The problem ->
Starting with the line that contains "o2111ai_1 | 2 | 2 |" and stopping after the line that contains "CTS | u_cnt.cnt_q[1] | u_dec.flags_q[3] | 8 |", return each line below exactly as written, with no others.

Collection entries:
────────────────────
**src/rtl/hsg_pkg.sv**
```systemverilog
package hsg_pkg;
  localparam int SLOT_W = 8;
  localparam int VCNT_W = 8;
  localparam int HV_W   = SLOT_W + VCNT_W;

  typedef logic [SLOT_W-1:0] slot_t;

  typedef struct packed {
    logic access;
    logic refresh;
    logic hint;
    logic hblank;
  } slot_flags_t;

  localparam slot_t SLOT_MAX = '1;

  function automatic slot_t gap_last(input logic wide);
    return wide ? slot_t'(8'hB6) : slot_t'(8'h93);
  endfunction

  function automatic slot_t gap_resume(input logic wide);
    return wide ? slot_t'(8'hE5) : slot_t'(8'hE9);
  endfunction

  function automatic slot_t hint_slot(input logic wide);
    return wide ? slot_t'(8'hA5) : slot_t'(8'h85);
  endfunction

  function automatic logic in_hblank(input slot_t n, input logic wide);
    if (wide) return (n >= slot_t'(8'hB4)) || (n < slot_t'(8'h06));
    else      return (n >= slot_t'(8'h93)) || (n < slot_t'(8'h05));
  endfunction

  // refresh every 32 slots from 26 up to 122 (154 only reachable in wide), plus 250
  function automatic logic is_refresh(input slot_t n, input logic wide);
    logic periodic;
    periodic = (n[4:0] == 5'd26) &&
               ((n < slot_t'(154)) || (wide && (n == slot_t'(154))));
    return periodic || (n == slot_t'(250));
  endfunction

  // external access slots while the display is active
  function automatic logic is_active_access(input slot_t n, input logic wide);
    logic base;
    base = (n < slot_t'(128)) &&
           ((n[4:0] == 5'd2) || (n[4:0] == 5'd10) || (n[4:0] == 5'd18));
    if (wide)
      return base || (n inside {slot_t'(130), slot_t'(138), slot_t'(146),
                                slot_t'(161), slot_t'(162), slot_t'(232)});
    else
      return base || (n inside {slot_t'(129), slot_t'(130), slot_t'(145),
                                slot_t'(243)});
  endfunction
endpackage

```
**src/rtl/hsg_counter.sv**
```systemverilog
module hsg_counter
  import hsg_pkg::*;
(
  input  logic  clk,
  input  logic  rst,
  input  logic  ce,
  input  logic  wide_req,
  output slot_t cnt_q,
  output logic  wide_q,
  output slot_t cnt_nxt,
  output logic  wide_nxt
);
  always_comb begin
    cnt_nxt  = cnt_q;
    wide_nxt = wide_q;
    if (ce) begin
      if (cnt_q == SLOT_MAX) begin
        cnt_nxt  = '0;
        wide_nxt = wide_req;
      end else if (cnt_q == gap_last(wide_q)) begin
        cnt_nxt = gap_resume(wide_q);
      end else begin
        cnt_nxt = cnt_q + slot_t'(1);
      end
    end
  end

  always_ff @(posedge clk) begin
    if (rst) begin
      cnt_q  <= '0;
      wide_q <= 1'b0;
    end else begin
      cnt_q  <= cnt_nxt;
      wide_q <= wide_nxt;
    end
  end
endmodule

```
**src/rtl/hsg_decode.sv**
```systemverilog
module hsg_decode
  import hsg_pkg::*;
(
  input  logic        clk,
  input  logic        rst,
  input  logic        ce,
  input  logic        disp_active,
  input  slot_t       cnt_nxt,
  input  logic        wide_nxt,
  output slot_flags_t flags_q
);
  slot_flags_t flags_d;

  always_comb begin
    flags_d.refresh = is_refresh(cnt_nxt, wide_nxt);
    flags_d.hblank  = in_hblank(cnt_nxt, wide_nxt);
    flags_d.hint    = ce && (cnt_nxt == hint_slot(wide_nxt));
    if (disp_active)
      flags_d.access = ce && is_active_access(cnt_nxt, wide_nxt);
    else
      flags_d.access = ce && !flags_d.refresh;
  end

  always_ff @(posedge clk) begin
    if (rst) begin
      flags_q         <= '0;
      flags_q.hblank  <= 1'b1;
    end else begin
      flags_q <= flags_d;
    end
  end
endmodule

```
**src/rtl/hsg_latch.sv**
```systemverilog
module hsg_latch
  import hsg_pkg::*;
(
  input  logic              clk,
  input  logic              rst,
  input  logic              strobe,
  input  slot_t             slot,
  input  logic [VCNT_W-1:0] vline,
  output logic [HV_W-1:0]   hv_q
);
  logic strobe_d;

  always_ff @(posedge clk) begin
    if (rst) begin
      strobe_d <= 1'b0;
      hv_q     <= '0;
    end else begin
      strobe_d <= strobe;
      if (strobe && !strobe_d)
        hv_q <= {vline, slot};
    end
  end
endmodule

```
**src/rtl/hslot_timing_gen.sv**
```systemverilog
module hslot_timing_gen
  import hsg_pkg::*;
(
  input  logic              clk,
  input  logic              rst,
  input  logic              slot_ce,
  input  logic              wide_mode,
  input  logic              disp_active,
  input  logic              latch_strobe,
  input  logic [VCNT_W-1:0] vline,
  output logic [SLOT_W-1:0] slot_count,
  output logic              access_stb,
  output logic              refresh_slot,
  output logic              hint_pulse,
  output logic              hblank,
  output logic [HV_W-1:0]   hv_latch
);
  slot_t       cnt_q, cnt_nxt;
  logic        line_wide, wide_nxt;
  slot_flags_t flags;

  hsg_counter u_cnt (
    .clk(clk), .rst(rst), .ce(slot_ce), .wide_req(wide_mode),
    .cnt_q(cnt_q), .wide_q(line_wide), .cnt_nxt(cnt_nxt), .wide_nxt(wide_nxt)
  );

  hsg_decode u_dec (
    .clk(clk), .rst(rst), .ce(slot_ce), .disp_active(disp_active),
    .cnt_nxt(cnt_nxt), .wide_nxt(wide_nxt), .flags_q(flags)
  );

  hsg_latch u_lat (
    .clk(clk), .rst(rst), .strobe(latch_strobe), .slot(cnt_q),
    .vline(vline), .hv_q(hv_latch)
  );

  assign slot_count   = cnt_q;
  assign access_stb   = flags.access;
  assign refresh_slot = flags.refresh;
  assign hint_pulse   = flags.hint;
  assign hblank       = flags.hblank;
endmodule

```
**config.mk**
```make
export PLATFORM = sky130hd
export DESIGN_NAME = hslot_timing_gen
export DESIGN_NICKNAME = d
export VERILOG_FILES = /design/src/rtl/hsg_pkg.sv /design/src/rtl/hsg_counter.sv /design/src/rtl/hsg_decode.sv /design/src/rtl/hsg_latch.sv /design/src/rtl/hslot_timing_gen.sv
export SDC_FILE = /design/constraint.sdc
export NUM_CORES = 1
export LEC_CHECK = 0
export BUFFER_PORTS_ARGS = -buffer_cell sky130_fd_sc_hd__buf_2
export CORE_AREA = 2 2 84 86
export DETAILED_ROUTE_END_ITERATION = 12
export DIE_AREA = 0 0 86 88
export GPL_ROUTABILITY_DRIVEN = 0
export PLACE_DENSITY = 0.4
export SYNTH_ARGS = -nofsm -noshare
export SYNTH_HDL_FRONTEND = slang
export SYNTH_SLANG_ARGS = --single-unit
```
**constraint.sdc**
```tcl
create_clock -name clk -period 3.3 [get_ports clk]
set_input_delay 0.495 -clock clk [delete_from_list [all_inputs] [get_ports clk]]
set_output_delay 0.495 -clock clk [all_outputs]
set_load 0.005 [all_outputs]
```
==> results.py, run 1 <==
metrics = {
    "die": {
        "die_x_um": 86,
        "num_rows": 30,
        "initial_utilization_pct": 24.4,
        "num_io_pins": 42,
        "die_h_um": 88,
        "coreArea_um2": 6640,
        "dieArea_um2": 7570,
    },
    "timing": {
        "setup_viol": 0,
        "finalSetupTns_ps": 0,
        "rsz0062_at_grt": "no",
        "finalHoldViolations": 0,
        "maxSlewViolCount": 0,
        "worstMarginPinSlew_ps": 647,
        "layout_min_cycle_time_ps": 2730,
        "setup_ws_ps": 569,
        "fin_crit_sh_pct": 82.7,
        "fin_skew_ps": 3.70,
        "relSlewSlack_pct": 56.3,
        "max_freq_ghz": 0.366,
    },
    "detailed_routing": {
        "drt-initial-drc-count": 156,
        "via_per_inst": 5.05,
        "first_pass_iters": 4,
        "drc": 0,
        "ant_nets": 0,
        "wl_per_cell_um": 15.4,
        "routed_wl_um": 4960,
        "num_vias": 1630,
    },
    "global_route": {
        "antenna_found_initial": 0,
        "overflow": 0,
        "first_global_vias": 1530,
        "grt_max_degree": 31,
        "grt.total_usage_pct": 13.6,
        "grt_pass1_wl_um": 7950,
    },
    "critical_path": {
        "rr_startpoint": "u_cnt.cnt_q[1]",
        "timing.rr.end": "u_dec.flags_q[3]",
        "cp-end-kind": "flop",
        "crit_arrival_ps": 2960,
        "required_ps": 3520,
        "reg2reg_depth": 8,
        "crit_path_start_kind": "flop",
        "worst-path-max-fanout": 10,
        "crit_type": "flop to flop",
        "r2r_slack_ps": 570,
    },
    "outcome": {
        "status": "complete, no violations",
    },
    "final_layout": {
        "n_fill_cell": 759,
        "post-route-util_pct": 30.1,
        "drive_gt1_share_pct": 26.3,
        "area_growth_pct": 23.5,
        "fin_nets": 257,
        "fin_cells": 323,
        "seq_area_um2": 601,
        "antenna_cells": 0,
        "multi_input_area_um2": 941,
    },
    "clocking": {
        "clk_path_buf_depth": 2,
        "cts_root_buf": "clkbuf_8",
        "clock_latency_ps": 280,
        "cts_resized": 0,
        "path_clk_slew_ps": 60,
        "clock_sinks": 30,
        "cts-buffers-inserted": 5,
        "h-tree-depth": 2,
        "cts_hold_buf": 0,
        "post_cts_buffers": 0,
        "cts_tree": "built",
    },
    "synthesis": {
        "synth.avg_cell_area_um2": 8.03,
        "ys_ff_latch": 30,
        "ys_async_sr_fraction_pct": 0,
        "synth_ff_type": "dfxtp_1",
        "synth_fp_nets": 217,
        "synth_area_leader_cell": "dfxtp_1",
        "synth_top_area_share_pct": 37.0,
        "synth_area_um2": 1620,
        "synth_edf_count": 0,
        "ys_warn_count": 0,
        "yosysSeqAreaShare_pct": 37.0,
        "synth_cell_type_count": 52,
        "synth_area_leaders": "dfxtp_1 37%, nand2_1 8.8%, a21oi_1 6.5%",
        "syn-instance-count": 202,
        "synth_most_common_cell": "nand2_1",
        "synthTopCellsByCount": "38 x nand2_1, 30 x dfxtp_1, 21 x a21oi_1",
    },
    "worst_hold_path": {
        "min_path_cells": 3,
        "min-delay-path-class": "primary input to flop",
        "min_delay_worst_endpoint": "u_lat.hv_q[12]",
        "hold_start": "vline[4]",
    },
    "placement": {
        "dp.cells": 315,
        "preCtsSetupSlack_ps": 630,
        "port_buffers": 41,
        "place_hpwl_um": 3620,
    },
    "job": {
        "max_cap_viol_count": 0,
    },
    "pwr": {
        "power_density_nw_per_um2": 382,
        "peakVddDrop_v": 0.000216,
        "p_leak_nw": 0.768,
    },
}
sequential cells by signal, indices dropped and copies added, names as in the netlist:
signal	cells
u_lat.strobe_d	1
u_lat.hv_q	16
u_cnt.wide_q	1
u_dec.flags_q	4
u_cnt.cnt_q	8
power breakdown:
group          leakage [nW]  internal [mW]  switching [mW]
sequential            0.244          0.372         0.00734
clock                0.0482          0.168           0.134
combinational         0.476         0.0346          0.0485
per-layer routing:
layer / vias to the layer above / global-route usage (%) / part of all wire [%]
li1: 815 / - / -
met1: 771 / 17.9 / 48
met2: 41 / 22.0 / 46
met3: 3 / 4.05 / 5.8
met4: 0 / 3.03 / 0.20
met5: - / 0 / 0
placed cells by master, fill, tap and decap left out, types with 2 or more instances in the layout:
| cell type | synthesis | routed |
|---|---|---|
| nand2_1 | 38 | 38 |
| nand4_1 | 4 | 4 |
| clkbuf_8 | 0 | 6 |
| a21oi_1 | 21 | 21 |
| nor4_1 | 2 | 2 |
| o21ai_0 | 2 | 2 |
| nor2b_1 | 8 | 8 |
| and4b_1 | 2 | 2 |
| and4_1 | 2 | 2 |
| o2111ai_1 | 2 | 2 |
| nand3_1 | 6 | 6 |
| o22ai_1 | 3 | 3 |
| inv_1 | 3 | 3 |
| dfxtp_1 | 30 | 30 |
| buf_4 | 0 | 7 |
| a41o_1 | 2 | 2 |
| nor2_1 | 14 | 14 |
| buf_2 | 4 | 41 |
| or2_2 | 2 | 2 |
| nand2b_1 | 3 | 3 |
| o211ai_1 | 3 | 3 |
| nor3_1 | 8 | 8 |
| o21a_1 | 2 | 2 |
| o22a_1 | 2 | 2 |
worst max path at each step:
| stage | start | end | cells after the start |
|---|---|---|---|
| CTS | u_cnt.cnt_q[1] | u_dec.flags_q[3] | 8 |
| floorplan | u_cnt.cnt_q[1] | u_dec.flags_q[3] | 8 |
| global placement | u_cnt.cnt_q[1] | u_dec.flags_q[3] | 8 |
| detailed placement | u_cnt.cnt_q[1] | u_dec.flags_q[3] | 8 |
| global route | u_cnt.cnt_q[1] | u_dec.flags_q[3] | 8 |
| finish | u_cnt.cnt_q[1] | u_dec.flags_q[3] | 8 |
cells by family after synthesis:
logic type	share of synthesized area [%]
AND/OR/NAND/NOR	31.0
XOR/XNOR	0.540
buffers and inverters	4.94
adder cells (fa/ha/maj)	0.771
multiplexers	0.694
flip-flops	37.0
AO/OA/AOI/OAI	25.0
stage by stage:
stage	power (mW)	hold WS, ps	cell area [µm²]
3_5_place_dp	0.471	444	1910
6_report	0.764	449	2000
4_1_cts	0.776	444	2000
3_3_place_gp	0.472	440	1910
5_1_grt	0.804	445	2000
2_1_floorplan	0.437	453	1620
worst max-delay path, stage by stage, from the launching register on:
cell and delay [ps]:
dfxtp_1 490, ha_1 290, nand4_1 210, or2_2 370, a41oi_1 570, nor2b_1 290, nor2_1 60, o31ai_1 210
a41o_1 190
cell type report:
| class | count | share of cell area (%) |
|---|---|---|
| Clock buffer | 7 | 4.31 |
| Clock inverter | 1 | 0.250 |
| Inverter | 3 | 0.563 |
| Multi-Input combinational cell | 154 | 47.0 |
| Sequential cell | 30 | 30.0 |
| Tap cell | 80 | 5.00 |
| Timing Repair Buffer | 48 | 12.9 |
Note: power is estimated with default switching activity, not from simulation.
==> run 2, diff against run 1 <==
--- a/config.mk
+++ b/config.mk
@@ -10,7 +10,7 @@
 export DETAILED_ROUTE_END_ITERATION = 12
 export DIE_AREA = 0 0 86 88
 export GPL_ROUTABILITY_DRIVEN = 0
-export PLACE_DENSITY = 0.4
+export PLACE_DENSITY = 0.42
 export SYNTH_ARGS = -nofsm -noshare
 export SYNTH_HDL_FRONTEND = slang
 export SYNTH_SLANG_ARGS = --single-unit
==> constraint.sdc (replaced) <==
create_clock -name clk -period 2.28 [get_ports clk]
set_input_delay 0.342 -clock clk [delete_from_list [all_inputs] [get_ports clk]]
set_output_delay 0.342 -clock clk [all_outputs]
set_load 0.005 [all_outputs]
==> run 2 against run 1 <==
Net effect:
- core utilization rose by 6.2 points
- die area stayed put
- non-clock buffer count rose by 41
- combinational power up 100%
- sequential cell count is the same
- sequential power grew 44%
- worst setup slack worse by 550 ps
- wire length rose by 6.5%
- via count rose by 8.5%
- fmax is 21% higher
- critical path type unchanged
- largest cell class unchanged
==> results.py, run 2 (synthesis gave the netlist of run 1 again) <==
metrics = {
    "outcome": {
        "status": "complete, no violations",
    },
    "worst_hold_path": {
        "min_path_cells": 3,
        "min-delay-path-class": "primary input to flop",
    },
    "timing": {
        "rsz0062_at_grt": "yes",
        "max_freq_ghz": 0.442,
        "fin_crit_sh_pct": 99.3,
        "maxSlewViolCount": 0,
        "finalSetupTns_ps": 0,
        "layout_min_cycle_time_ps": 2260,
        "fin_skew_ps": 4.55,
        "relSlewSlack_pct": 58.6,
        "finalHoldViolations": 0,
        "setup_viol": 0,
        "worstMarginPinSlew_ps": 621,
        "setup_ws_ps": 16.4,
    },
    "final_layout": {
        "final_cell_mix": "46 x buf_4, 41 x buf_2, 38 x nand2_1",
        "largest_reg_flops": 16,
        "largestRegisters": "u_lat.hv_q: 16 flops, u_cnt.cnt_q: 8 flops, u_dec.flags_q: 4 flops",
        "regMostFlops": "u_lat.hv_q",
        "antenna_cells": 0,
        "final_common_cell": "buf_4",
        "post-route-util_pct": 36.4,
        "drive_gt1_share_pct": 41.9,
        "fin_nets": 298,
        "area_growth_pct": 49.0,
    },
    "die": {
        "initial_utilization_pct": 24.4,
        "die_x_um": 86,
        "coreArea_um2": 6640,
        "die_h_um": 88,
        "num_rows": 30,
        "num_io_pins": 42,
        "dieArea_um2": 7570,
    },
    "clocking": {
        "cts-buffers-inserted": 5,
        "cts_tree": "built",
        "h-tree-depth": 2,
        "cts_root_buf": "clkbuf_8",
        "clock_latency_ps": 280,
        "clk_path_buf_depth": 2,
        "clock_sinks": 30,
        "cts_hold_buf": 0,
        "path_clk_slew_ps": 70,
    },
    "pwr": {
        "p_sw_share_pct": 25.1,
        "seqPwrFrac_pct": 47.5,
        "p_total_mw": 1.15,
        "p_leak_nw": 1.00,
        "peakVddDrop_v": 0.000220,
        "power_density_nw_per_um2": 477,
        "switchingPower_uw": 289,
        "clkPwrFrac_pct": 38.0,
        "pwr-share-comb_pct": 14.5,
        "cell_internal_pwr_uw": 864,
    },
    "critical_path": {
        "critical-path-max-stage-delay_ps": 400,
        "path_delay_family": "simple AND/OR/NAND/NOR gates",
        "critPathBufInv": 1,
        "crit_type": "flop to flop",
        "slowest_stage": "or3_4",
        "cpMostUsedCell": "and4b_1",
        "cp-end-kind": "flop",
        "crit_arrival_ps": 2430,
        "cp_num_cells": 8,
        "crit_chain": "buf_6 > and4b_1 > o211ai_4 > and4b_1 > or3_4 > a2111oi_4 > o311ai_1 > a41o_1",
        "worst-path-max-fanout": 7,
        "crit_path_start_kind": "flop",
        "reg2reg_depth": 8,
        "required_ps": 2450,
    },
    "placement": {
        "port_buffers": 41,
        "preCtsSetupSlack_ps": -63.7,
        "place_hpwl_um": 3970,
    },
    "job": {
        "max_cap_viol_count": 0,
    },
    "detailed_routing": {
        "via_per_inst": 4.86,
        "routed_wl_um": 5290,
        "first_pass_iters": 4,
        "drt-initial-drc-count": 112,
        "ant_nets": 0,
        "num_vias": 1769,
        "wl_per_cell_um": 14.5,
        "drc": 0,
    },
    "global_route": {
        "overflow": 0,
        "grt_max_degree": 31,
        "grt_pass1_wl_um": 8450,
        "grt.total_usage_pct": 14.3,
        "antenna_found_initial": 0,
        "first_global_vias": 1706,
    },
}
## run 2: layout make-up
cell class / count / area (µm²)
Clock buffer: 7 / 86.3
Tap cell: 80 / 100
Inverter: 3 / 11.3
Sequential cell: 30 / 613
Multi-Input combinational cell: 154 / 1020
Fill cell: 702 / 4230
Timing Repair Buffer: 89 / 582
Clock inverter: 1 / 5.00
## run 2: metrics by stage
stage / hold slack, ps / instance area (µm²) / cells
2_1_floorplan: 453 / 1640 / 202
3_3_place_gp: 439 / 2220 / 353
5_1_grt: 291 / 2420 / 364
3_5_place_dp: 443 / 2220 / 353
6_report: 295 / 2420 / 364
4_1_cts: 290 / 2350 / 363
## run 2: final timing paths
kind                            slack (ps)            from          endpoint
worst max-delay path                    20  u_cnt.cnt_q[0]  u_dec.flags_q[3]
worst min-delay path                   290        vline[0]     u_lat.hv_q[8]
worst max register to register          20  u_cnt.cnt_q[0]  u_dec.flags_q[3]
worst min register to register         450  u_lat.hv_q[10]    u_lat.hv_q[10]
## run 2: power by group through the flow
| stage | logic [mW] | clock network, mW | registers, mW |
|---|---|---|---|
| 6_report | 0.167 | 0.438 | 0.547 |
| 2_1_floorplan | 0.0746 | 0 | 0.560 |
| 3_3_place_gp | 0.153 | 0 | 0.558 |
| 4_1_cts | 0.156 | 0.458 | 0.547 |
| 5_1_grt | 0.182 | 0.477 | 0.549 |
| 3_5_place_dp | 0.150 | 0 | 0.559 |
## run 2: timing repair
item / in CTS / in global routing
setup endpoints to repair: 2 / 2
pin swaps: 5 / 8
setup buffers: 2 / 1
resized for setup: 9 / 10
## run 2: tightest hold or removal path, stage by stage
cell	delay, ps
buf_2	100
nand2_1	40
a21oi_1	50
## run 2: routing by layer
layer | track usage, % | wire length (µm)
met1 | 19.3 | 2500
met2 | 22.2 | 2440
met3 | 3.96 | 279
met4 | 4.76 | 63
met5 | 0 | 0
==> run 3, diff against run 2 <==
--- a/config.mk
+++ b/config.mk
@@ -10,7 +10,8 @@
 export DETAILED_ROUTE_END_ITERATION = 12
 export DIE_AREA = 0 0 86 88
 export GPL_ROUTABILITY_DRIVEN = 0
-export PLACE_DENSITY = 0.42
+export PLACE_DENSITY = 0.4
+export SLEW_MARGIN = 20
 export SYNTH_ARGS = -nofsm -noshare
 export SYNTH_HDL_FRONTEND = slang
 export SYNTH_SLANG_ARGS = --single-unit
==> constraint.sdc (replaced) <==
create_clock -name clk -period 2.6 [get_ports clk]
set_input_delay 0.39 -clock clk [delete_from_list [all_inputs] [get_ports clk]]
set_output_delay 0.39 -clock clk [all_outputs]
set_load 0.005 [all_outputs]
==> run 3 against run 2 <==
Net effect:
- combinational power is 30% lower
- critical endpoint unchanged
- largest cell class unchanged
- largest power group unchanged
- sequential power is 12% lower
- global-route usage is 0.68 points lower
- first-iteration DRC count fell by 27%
────────────────────
Your response ->
| o2111ai_1 | 2 | 2 |
| nand3_1 | 6 | 6 |
| o22ai_1 | 3 | 3 |
| inv_1 | 3 | 3 |
| dfxtp_1 | 30 | 30 |
| buf_4 | 0 | 7 |
| a41o_1 | 2 | 2 |
| nor2_1 | 14 | 14 |
| buf_2 | 4 | 41 |
| or2_2 | 2 | 2 |
| nand2b_1 | 3 | 3 |
| o211ai_1 | 3 | 3 |
| nor3_1 | 8 | 8 |
| o21a_1 | 2 | 2 |
| o22a_1 | 2 | 2 |
worst max path at each step:
| stage | start | end | cells after the start |
|---|---|---|---|
| CTS | u_cnt.cnt_q[1] | u_dec.flags_q[3] | 8 |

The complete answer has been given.